British weekly magazine (1894–1938)

The New Age: A Weekly Review of Politics, Literature and Art was a British weekly magazine (1894–1938), credited as a major influence on literature and the arts during its heyday from 1907 to 1922, when it was edited by Alfred Richard Orage. It published work by many of the chief political commentators of the day, such as George Bernard Shaw, H. G. Wells, Hilaire Belloc, G. K. Chesterton and Arnold Bennett.

==History==
The New Age began life in 1894 as a publication of the Christian socialist movement, but in 1907, as a radical weekly edited by Joseph Clayton, it was struggling. In May of that year, Orage and Holbrook Jackson, who had been running the Leeds Arts Club, took over the journal with financial help from George Bernard Shaw. Jackson acted as co-editor only for the first year, after which Orage edited it alone until he sold it in 1922. By that time his interests had moved towards mysticism, and the quality and circulation of the journal had declined. According to a Brown University press release, "The New Age helped to shape modernism in literature and the arts from 1907 to 1922". It ceased publication in 1938. Orage was also associated with The New English Weekly (1932–1949), as editor, during its first two years of operation (Philip Mairet took over at his death in 1934).

==Content==
The magazine began as a journal of Christian liberalism and socialism. Orage and Jackson re-oriented it to promote the ideas of Nietzsche, Fabian socialism and later a form of guild socialism. But The New Age did publish opposing viewpoints and arguments, even on issues upon which Orage had strong opinions. Topics covered in detail included:

- the role of private property – in a debate between H. G. Wells and Shaw against G. K. Chesterton and Hilaire Belloc
- the need for a socialist party (as distinct from the newly formed Labour Party)
- women's suffrage

On this last point, the editorial line moved from initial support to bitter opposition by 1912. As The New Age moved away from Fabian politics, the leaders of the Fabian Society, Beatrice and Sydney Webb founded the journal The New Statesman to counter its effect in 1913, and this, combined with the growing distance between Orage and the mainstream left, reduced its influence. By then, the editorial line supported guild socialism, expounded in articles by G. D. H. Cole and S. G. Hobson among others. After World War I, Orage began to support the social credit theory of C. H. Douglas.

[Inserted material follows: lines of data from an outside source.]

This design comes from an exercise in tuning for a short achievable clock period and few clock cycles on the open sky130 flow, not from production work. Function was checked by simulation only, so behaviour that the tests miss may differ from the original. Power and IR drop assume default switching activity.

`flow/run.sh`:
```
#!/bin/bash
# synth_recipe.tcl (not shown) runs the flow's synth.tcl, then flattens the netlist and writes it again
# the make line also repeats each setting of config.mk as NAME=value (left out here)
make -C /OpenROAD-flow-scripts/flow DESIGN_CONFIG=/design/flow/config.mk WORK_HOME=/design/flow/orfs CLKGATE_MAP_FILE= SYNTH_SCRIPT=/design/flow/synth_recipe.tcl finish
```
`flow/design.v`:
```
module bird (
		input clk,
		input [15:0] data_in,
		output reg [15:0] data_out,
		output reg [15:0] address,
		output memwt,
		input rst
		);
reg sF;      
reg sIMM;    
reg sLDD;    
reg sSTW;    
reg sPUSH;   
reg sPOPR;   
reg sCALLW;  
reg sOFF;    
reg sRETR;   
reg sFIX;    
reg fix_ret;
reg [15:0] pc;
reg [15:0] rf [0:7];      
reg [15:0] r7p1;          
reg r7s;
reg zf;
reg as_pc;                
reg [15:0] aq;
reg [15:0] dq;
reg wt_q;
reg [7:0] rd_oh;          
reg exv;
reg [7:0] ex_rd_oh;
reg [15:0] opa, opb;      
reg [15:0] opx, opy;      
reg cin;
reg s_arith, s_and, s_or, s_xor, s_mov, s_not;   
localparam CW = 3;
localparam CN = 1 << CW;
reg [CN-1:0] c_v, c_call;
reg [15:0] c_d [0:CN-1];
wire [15:0] r7 = rf[7];
always @* begin
	address = as_pc ? pc : aq;
	data_out = dq;
end
assign memwt = wt_q;
function [15:0] ksadd(input [15:0] x, input [15:0] y, input cin);
	reg [15:0] g, p, gn, pn;
	integer d, j;
	begin
		p = x ^ y;
		g = x & y;
		g[0] = g[0] | (p[0] & cin);
		for (d = 1; d < 16; d = d * 2) begin
			gn = g; pn = p;
			for (j = d; j < 16; j = j + 1) begin
				gn[j] = g[j] | (p[j] & g[j-d]);
				pn[j] = p[j] & p[j-d];
			end
			g = gn; p = pn;
		end
		ksadd = (x ^ y) ^ {g[14:0], cin};
	end
endfunction
wire [15:0] a = opa;
wire [15:0] b = opb;
wire [15:0] sum = ksadd(opx, opy, cin);
wire [15:0] result = ({16{s_arith}} & sum) | ({16{s_and}} & (a & b)) |
	({16{s_or}} & (a | b)) | ({16{s_xor}} & (a ^ b)) | ({16{s_mov}} & b) |
	{15'd0, s_not & (b == 16'd0)};
wire zres = s_arith ? ((opx ^ opy) == {opx[14:0] | opy[14:0], cin}) :
	s_and ? ((a & b) == 16'd0) :
	s_or ? ((a | b) == 16'd0) :
	s_xor ? (a == b) :
	s_mov ? (b == 16'd0) :
	s_not ? (b != 16'd0) : 1'b1;
wire zf_now = exv ? zres : zf;
wire [3:0] op = data_in[15:12];
wire isLDI = op == 4'd1;
wire isLD  = op == 4'd2;
wire isST  = op == 4'd3;
wire isJZ  = op == 4'd4;
wire isJMP = op == 4'd5;
wire isALU = op == 4'd7;
wire isPUSH = op == 4'd8;
wire isPOP = op == 4'd9;
wire isCALL = op == 4'd10;
wire isRET = op == 4'd11;
wire [2:0] d_rd = data_in[2:0];
wire [2:0] d_ra = data_in[5:3];
wire [2:0] d_rs = data_in[8:6];
wire [2:0] d_f = data_in[11:9];
wire [2:0] d_u = data_in[8:6];
wire [15:0] opa_n = (exv & ex_rd_oh[d_rs]) ? result : rf[d_rs];
wire [15:0] opb_n = (exv & ex_rd_oh[d_ra]) ? result : rf[d_ra];
wire [15:0] r7_n = (exv & ex_rd_oh[7]) ? result : r7;
wire [CW-1:0] cidx = r7p1[CW-1:0];
wire chit = c_v[cidx];
wire [15:0] cd = c_d[cidx];
wire ccall = c_call[cidx];
wire r7busy = r7s | (exv & ex_rd_oh[7]);
wire popok = sF & ~r7busy & chit & ~ccall;
wire retok = sF & ~r7busy & chit & ccall;
wire [15:0] pc1 = pc + 16'd1;
wire [15:0] pc2 = pc + 16'd2;
wire [15:0] r7p2 = r7p1 + 16'd1;
wire [15:0] jks = ksadd({4'd0, pc[11:0]}, {4'd0, data_in[11:0]}, 1'b0);
wire [12:0] jlo = jks[12:0];
wire [3:0] pch = pc[15:12];
wire [3:0] pch_p1 = pch + 4'd1;
wire [3:0] pch_m1 = pch - 4'd1;
wire [15:0] jtarget = {data_in[15] ? (jlo[12] ? pch : pch_m1) : (jlo[12] ? pch_p1 : pch), jlo[11:0]};
wire pop_fast = isPOP & popok;
wire ret_fast = isRET & retok;
wire stk_fast = pop_fast | ret_fast;
wire nIMM = sF & isLDI;
wire nLDD = sF & isLD;
wire nSTW = sF & isST;
wire nPUSH = sF & isPUSH;
wire nCALLW = sF & isCALL;
wire nOFF = sF & ((isJZ & zf_now) | isJMP) | sCALLW;
wire nFIX = sF & (isPOP | isRET) & r7busy;
wire nPOPR = sF & isPOP & ~r7busy & ~(chit & ~ccall) | sFIX & ~fix_ret;
wire nRETR = sF & isRET & ~r7busy & ~(chit & ccall) | sFIX & fix_ret;
wire nF = ~(nIMM | nLDD | nSTW | nPUSH | nCALLW | nOFF | nFIX | nPOPR | nRETR);
integer i;
always @(posedge clk) begin
	if (rst) begin
		{sF, sIMM, sLDD, sSTW, sPUSH, sPOPR, sCALLW, sOFF, sRETR, sFIX} <= 10'b1000000000;
		pc <= 16'd0;
		zf <= 1'b0;
		exv <= 1'b0;
		r7s <= 1'b1;
		as_pc <= 1'b1;
		wt_q <= 1'b0;
		c_v <= {CN{1'b0}};
	end else begin
		{sF, sIMM, sLDD, sSTW, sPUSH, sPOPR, sCALLW, sOFF, sRETR, sFIX} <=
			{nF, nIMM, nLDD, nSTW, nPUSH, nPOPR, nCALLW, nOFF, nRETR, nFIX};
		as_pc <= nF | nIMM | nOFF | nFIX;
		wt_q <= nSTW | nPUSH | nCALLW;
		if (sF)
			pc <= isJZ ? (zf_now ? pc1 : pc2) : ret_fast ? cd : pc1;
		else if (sIMM) pc <= pc1;
		else if (sOFF) pc <= jtarget;
		else if (sRETR) pc <= data_in;
		exv <= sF & isALU;
		if (exv) zf <= zres;
		if (stk_fast | sPOPR | sRETR) r7p1 <= r7p2;
		else if (sPUSH | sCALLW) r7p1 <= r7;
		else if (sFIX) r7p1 <= r7 + 16'd1;
		if (sPUSH | sCALLW | sFIX) r7s <= 1'b0;
		else if ((exv & ex_rd_oh[7]) | ((sIMM | sLDD | sPOPR) & rd_oh[7]) | (pop_fast & d_rd == 3'd7))
			r7s <= 1'b1;
		if ((exv & ex_rd_oh[7]) | ((sIMM | sLDD | sPOPR) & rd_oh[7]) | (pop_fast & d_rd == 3'd7))
			c_v <= {CN{1'b0}};
		else begin
			if (sPUSH | sCALLW) c_v[r7[CW-1:0]] <= 1'b1;
			if (stk_fast | sPOPR | sRETR) c_v[cidx] <= 1'b0;
			if (sSTW & (aq[15:CW] == r7p1[15:CW] | aq[15:CW] == r7p1[15:CW] + 1'b1))
				c_v[aq[CW-1:0]] <= 1'b0;
		end
	end
	if (sPUSH | sCALLW) begin
		c_call[r7[CW-1:0]] <= sCALLW;
		c_d[r7[CW-1:0]] <= sCALLW ? pc1 : dq;
	end
	if (sF) begin
		fix_ret <= isRET;
		rd_oh <= 8'd1 << d_rd;
	end
	dq <= isCALL ? pc1 : opa_n;
	aq <= sFIX ? r7 + 16'd1 : (isLD | isST) ? opb_n : (isPUSH | isCALL) ? r7_n : r7p1;
	begin
		ex_rd_oh <= 8'd1 << d_rd;
		opa <= opa_n;
		opb <= opb_n;
		opx <= (d_f == 3'd7) ? {16{d_u == 3'd3}} : opa_n;
		opy <= (d_f == 3'd1) ? ~opb_n : opb_n;
		cin <= (d_f == 3'd1) | (d_f == 3'd7 & d_u == 3'd2);
		s_arith <= (d_f == 3'd0) | (d_f == 3'd1) | (d_f == 3'd7 & (d_u == 3'd2 | d_u == 3'd3));
		s_and <= d_f == 3'd2;
		s_or <= d_f == 3'd3;
		s_xor <= d_f == 3'd4;
		s_mov <= d_f == 3'd7 & d_u == 3'd1;
		s_not <= d_f == 3'd7 & d_u == 3'd0;
	end
	for (i = 0; i < 8; i = i + 1) begin
		if (pop_fast & d_rd == i)
			rf[i] <= cd;
		else if (exv & ex_rd_oh[i])
			rf[i] <= result;
		else if ((sIMM | sLDD | sPOPR) & rd_oh[i])
			rf[i] <= data_in;
		else if (i == 7) begin
			if (stk_fast | sPOPR | sRETR) rf[7] <= r7p1;
			else if (sPUSH | sCALLW) rf[7] <= r7 - 16'd1;
		end
	end
end
endmodule
```
`flow/constraint.sdc`:
```
create_clock -name core_clock -period 7.0 [get_ports {clk}]
set_input_delay 1.4000 -clock core_clock [delete_from_list [all_inputs] [get_ports {clk}]]
set_output_delay 1.4000 -clock core_clock [all_outputs]
set_load 0.01 [all_outputs]
```
`flow/config.mk`:
```
export PLATFORM = sky130hd
export DESIGN_NAME = bird
export DESIGN_NICKNAME = bird
export VERILOG_FILES = /design/flow/design.v
export SDC_FILE = /design/flow/constraint.sdc
export NUM_CORES = 4
export LEC_CHECK = 0
export ABC_CLOCK_PERIOD_IN_PS = 3000
export CAP_MARGIN = 20
export CORE_MARGIN = 2
export CORE_UTILIZATION = 40
export SETUP_SLACK_MARGIN = 4
export SLEW_MARGIN = 20
```
==> reports/results.md, run 1 <==
| Group | Item | Value |
|---|---|---|
| setup path | WP data required | 7.40 ns |
| sta | Final number of setup-violating endpoints | 0 |
| final layout | Filler Cell Count | 5631 |
| setup path | Signal arrival time at the worst endpoint | 3.77 ns |
| route | 1st-iter DRT viols | 3456 |
| sta | Final hold viol count | 0 |
| sta | Worst-Margin Slew | 1.33 ns |
| die | I/O pin cnt | 51 |
| clock network | Clock sink count | 442 |
| setup path | Worst setup path startpoint | r7p1[0] |
| setup path | Worst path top cell family by delay | multiplexers |
| yosys | Sequential element share of the synthesized area | 0.435 |
| die | Total number of placement rows | 95 |
| clock network | Clock buffers created by TritonCTS | 51 |
| route | Total Routed Length | 120000 µm |
| yosys | Synth Area in Compound Gates | 0.190 |
| final layout | Post-layout instance area | 35600 µm² |
| placement | Last weighted congestion value of the routability-driven placer | 0.947 |
| setup path | Worst path buffer plus inverter count | 5 |
| yosys | Synth Cell Area | 27000 µm² |
| die | Starting utilization of the core area | 0.403 |
| sta | Ratio of final minimum period to clock period | 0.482 |
| die | Die boundary height | 264 µm |
| die | Area of the core | 66900 µm² |
| yosys | Synthesized area per cell | 9.45 µm² |
| setup path | Critical path class | reg -> reg |
| sta | Largest clock skew in the final design | 0.0559 ns |
| final layout | Nets | 3119 |
| yosys | Syn_nets | 2967 |
| yosys | Count of flip-flops with a built-in enable after synthesis | 289 |
| yosys | Yosys warnings | 2 |
| setup path | Slowest stage delay, CP | 0.56 ns |
| final layout | Leading cell type in the layout, fill and taps excluded | edfxtp_1 |
| final layout | Commonest cells after routing, fill and taps aside | 289 x edfxtp_1, 273 x nand2_1, 170 x nor2_1 |
| outcome | Result of the run | no timing/DRC/antenna violations |
| clock network | Clk pin slew, worst setup/hold paths | 0.07 ns |
| sta | Fmax | 296 MHz |
| route | Number of detailed-routing iterations run before antenna repair | 12 |
| clock network | Clock latency reported for the late side of the worst-skew pair | 0.67 ns |
| yosys | Share of synthesized area spent on multiplexers | 0.0906 |
| setup path | Critical Path Source Type | flop |
| worst hold path | Origin of the worst min-delay path | r7s |
| final layout | Share of final-layout standard cells stronger than drive strength 1 | 0.293 |
| sta | Slew Limit Fails | 0 |
| clock network | TritonCTS clock tree | done |
| yosys | Register bit total from synthesis | 442 |
| yosys | Cells after Synth | 2856 |
| setup path | Worst Setup End Kind | flop |
| die | Die W | 264 µm |
| yosys | Post-synthesis share of cell area spent on xor and xnor gates | 0.0490 |
| setup path | Cell Chain, Critical Path | buf_6 > mux4_2 > or3b_4 > a2111oi_4 > buf_4 > buf_12 > buf_6 > nand2_4 > or2_4 > buf_12 > mux2_4 |
| grt | Via count of the first global-routing pass | 24.5k |
| power and ir drop | Total power per unit cell area | 221 nW/µm² |
| yosys | Area leader, netlist | edfxtp_1 |
| die | Die footprint | 69500 µm² |
| clock network | H-Tree Level Count | 2 |
| sta | Accumulated negative setup slack | 0 ns |
| yosys | Top FF cell, synth | edfxtp_1 |
| setup path | Max Fanout on Critical Path | 8 |
| clock network | CTS Hold Bufs | 0 |
| clock network | Root buffer cell | clkbuf_16 |
| sta | RSZ-0062 raised after global routing | true |
| yosys | Post-synthesis adder-cell area fraction | 0.0442 |
| final layout | Area used by sequential logic in the layout | 11800 µm² |
| worst hold path | Kind of path behind the tightest hold check | reg -> reg |
| sta | Post-Route Hold Slack | 0.520 ns |
| power and ir drop | Cell leakage power | 13.0 nW |
| grt | GRT Util Overall | 0.327 |
| yosys | Fraction of registers with async set/reset | 0 |
| grt | Total congestion overflow after global routing | 0 |
| clock network | Maximum root-to-sink buffer count | 3 |
| grt | Number of antenna violations at the first check in global routing | 8 |
| yosys | Top cell type's share of synthesized area | 0.322 |
| setup path | Origin of the critical flop-to-flop path | r7p1[0] |
| route | Number of vias after detailed routing | 26.0k |
| placement | Number of I/O port buffers | 50 |
| power and ir drop | Max IR drop VDD | 0.000229 V |
| route | Post-route antenna net violation count | 0 |
| yosys | Share of synthesized cell area in and, or, nand and nor gates | 0.137 |
| route | DRC violation count after routing | 0 |
| route | DR vias/cell | 6.63 |
| yosys | Cells taking the most area after synthesis | edfxtp_1 32%, dfxtp_1 11%, nand2_1 4.4%, mux4_2 4.2%, ha_1 4.1% |
| setup path | Crit path max-delay cell type | mux4_2 |
| final layout | Share of the core filled with cells in the final layout | 0.533 |
| sta | Relative slew slack | 0.0924 |
| final layout | Multi-input gate area in the final layout | 16500 µm² |
| yosys | Main combinational cell family by area after synthesis | compound AO/OA/AOI/OAI gates |
| grt | Pin count of the biggest net entering global routing | 48 |
| yosys | Count of different cell masters after synthesis | 85 |
| placement | Area post-placement | 28700 µm² |
| route | Avg WL per Cell | 30.5 µm |
| sta | Clock period minus worst slack | 3.37 ns |
| placement | Dpl hpwl | 71400 µm |
| grt | Global-route wire length before repair | 167000 µm |
| final layout | Syn-to-layout area delta | 32.1% |
| job | Max-cap violations | 0 |
==> worst register-to-register path: stages, from the launching register on <==
cell and delay (ns):
edfxtp_1 0.37, buf_6 0.14, mux4_2 0.56, or3b_4 0.43, a2111oi_4 0.35, buf_4 0.18
buf_12 0.10, buf_6 0.09, nand2_4 0.04, or2_4 0.35, buf_12 0.20, mux2_4 0.30
==> synthesized netlist by cell type (all sizes together) (65+ instances only) <==
library cell / number
edfxtp: 289
a21oi: 195
nand2: 314
dfxtp: 153
ha: 89
mux2i: 65
o211ai: 117
nor2: 218
xnor2: 76
xor2: 75
inv: 129
clkbuf: 200
o21ai: 234
==> report_power, final <==
group | switching [mW] | internal (mW)
registers | 0.154 | 2.92
logic | 1.16 | 0.801
clock network | 1.22 | 1.64
==> layout make-up <==
class                           count  area share
Antenna cell                        5    0.000351
Inverter                          132      0.0147
Sequential cell                   442       0.331
Tap cell                          873      0.0306
Clock buffer                       72      0.0415
Multi-Input combinational cell   2055       0.462
Clock inverter                     23     0.00863
Timing Repair Buffer              326       0.111
==> final timing paths <==
check               to  slack (ns)  cells past startpoint
min reg2reg        r7s        0.52                      2
min                r7s        0.52                      2
max reg2reg  rf[6][15]        3.63                     11
max          rf[6][15]        3.63                     11
==> through the flow <==
step / std cells / setup slack, ns / power [mW]
after CTS: 3860 / 3.70 / 7.63
after global routing: 3923 / 3.57 / 8.09
after global placement: 3606 / 2.00 / 4.52
final: 3928 / 3.63 / 7.89
after detailed placement: 3606 / 1.95 / 4.55
after floorplan: 2856 / 3.31 / 3.97
==> routing by layer <==
layer / share of wire / global-route usage / vias up
met4: 0.081 / 0.199 / 12
met5: 0.0013 / 0.0125 / -
met1: 0.36 / 0.401 / 12500
met2: 0.42 / 0.488 / 1970
met3: 0.14 / 0.123 / 627
li1: - / - / 10900
==> logic make-up after synthesis <==
| kind of cell | Yosys count |
|---|---|
| and+or+nand+nor | 809 |
| AOI/OAI and AO/OA | 806 |
| DFF | 442 |
| buffers and inverters | 381 |
| muxes | 174 |
| xor gates and xnor gates | 151 |
| adders and majority gates | 93 |
==> timing repair <==
action	4_1_cts	5_1_grt
endpoints found under the setup margin	498	433
gates cloned	37	7
setup buffers	122	56
resized for setup	529	221
pin swaps	110	85
Testbench counts, summed over its fixed seeds: cycles 82,373.
==> inputs of run 2 (changes only) <==
--- a/flow/config.mk
+++ b/flow/config.mk
@@ -8,6 +8,6 @@
 export ABC_CLOCK_PERIOD_IN_PS = 3000
 export CAP_MARGIN = 20
 export CORE_MARGIN = 2
-export CORE_UTILIZATION = 40
-export SETUP_SLACK_MARGIN = 4
+export CORE_UTILIZATION = 35
+export SETUP_SLACK_MARGIN = 5
 export SLEW_MARGIN = 20
==> run 2 against run 1 <==
Net effect: critical endpoint is now rf[0][7]; cell count increased by 9.5%; flip-flop and latch count stayed put; final area is 10% higher; first-iteration DRC count rose by 26%; area after synthesis is the same.
==> reports/results.md, run 2 <==
| Group | Item | Value |
|---|---|---|
| final layout | Syn-to-layout area delta | 45.9% |
| sta | Worst-Margin Slew | 1.20 ns |
| route | 1st-iter DRT viols | 4362 |
| clock network | Root buffer cell | clkbuf_16 |
| clock network | H-Tree Level Count | 2 |
| route | Length of routed wiring on met1 | 45200 µm |
| worst hold path | Kind of path behind the tightest hold check | reg -> reg |
| sta | Largest clock skew in the final design | 0.0746 ns |
| sta | Final number of setup-violating endpoints | 0 |
| yosys | Top FF cell, synth | edfxtp_1 |
| final layout | Post-layout instance area | 39400 µm² |
| sta | Relative slew slack | 0.197 |
| clock network | TritonCTS clock tree | done |
| clock network | Maximum root-to-sink buffer count | 3 |
| worst hold path | Worst hold path cell count | 2 |
| yosys | Area leader, netlist | edfxtp_1 |
| clock network | Clock sink count | 442 |
| sta | Final worst-path setup slack | 3.55 ns |
| yosys | Most frequently used cell type in the post-synthesis netlist | nand2_1 |
| yosys | Cells after Synth | 2856 |
| power and ir drop | Pint | 5.49 mW |
| final layout | Filler Cell Count | 6403 |
| setup path | WP data required | 7.38 ns |
| final layout | Share of final-layout standard cells stronger than drive strength 1 | 0.395 |
| sta | Final hold viol count | 0 |
| route | Met2 routed wirelength | 52600 µm |
| yosys | Fraction of registers with async set/reset | 0 |
| yosys | Syn_nets | 2967 |
| route | Number of detailed-routing iterations run before antenna repair | 21 |
| power and ir drop | Switching pwr | 2.69 mW |
| clock network | Clock buffers created by TritonCTS | 50 |
| final layout | Multi-input gate area in the final layout | 17600 µm² |
| grt | Via count of the first global-routing pass | 25.0k |
| power and ir drop | Total power per unit cell area | 208 nW/µm² |
| setup path | Slowest stage delay, CP | 0.55 ns |
| placement | Area post-placement | 29400 µm² |
| power and ir drop | Part of the power in combinational logic | 0.288 |
| die | Starting utilization of the core area | 0.355 |
| placement | Dpl hpwl | 70300 µm |
| yosys | Count of flip-flops with a built-in enable after synthesis | 289 |
| route | Total Routed Length | 128000 µm |
| yosys | Top cell type's share of synthesized area | 0.322 |
| final layout | Non-Filler Instances | 4302 |
| sta | Ratio of final minimum period to clock period | 0.493 |
| clock network | CTS Hold Bufs | 0 |
| power and ir drop | Switching power share of the total | 0.329 |
| placement | Last weighted congestion value of the routability-driven placer | 0.915 |
| placement | Placed cell count | 3768 |
| final layout | Area used by sequential logic in the layout | 11800 µm² |
| final layout | Nets | 3336 |
| grt | Number of antenna violations at the first check in global routing | 11 |
| placement | Post-Place Worst Slack | 1.73 ns |
| grt | Total congestion overflow after global routing | 0 |
| clock network | Clk pin slew, worst setup/hold paths | 0.06 ns |
| die | Area of the core | 76100 µm² |
| grt | Global-route wire length before repair | 172000 µm |
| yosys | Synthesized area per cell | 9.45 µm² |
| clock network | Clock latency reported for the late side of the worst-skew pair | 0.69 ns |
| setup path | Worst Setup End Kind | flop |
| final layout | Share of the core filled with cells in the final layout | 0.517 |
| sta | Slew Limit Fails | 0 |
| sta | Post-Route Hold Slack | 0.519 ns |
| die | Die footprint | 79300 µm² |
| yosys | Sequential element share of the synthesized area | 0.435 |
| setup path | Critical Path Source Type | flop |
| setup path | Cell Chain, Critical Path | buf_6 > mux4_2 > or3b_4 > a2111oi_4 > buf_4 > and2_4 > buf_12 > buf_12 > nand2_8 > mux2_4 |
| placement | Number of I/O port buffers | 50 |
| yosys | Register bit total from synthesis | 442 |
| setup path | Signal arrival time at the worst endpoint | 3.83 ns |
| yosys | Count of different cell masters after synthesis | 85 |
| power and ir drop | Cell leakage power | 14.6 nW |
| route | Total met3 wirelength after detailed routing | 19200 µm |
| yosys | Synth Cell Area | 27000 µm² |
| setup path | Crit path max-delay cell type | mux4_2 |
| route | Number of vias after detailed routing | 27.5k |
| grt | Pin count of the biggest net entering global routing | 47 |
| sta | RSZ-0062 raised after global routing | true |
| final layout | Leading cell type in the layout, fill and taps excluded | edfxtp_1 |
| power and ir drop | Clk network pwr share | 0.334 |
| die | Total number of placement rows | 101 |
| die | Die W | 282 µm |
| route | Avg WL per Cell | 29.8 µm |
| setup path | Critical path class | reg -> reg |
| die | I/O pin cnt | 51 |
| job | Max-cap violations | 0 |
| sta | Accumulated negative setup slack | 0 ns |
| route | DR vias/cell | 6.39 |
| power and ir drop | Sequential power share | 0.378 |
| yosys | Top post-synthesis cells by count | 314 x nand2_1, 289 x edfxtp_1, 217 x nor2_1 |
| power and ir drop | Tot Pwr | 8.18 mW |
| setup path | Max Fanout on Critical Path | 8 |
| setup path | Cell with the most instances on the worst path | buf_12 |
| yosys | Cells taking the most area after synthesis | edfxtp_1 32%, dfxtp_1 11%, nand2_1 4.4%, mux4_2 4.2%, ha_1 4.1% |
| route | DRC violation count after routing | 0 |
| yosys | Yosys warnings | 2 |
| setup path | Depth of the worst register-to-register path | 10 |
| sta | Fmax | 290 MHz |
| outcome | Result of the run | no timing/DRC/antenna violations |
| route | Post-route antenna net violation count | 0 |
| die | Die boundary height | 282 µm |
| power and ir drop | Max IR drop VDD | 0.000264 V |
| grt | GRT Util Overall | 0.297 |
| sta | Clock period minus worst slack | 3.45 ns |
| route | Max Used Layer | met5 |
| final layout | Commonest cells after routing, fill and taps aside | 289 x edfxtp_1, 270 x nand2_1, 237 x buf_4 |
==> run 2: cell count changes in the layout (fill, tap and decap cells not counted), sizes merged <==
cell,previous run,this run
clkdlybuf4s50,11,0
bufbuf,3,9
bufinv,4,3
nand3,53,50
or4,7,9
dlymetal6s2s,3,0
dlygate4sd2,8,1
clkbuf,79,75
inv,127,129
nand2,327,329
buf,294,524
clkinv,18,22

The New Age also concerned itself with the definition and development of modernism in the visual arts, literature and music, and consistently observed, reviewed and contributed to the activities of the movement.

The journal became one of the first places in England in which Sigmund Freud's ideas were discussed before the First World War, in particular by David Eder, an early British psychoanalyst.

==Production==

The journal appeared weekly, and featured a wide cross-section of writers with an interest in literature and the arts, but also politics, spiritualism and economics.

With its woodprint illustrations reminiscent of artwork by the German Expressionists, its mixture of culture, politics, Nietzschean philosophy and spiritualism, and its non-standard appearance, The New Age has been cited as the English equivalent of the German Expressionist periodical Der Sturm, a journal to which it bore a striking resemblance.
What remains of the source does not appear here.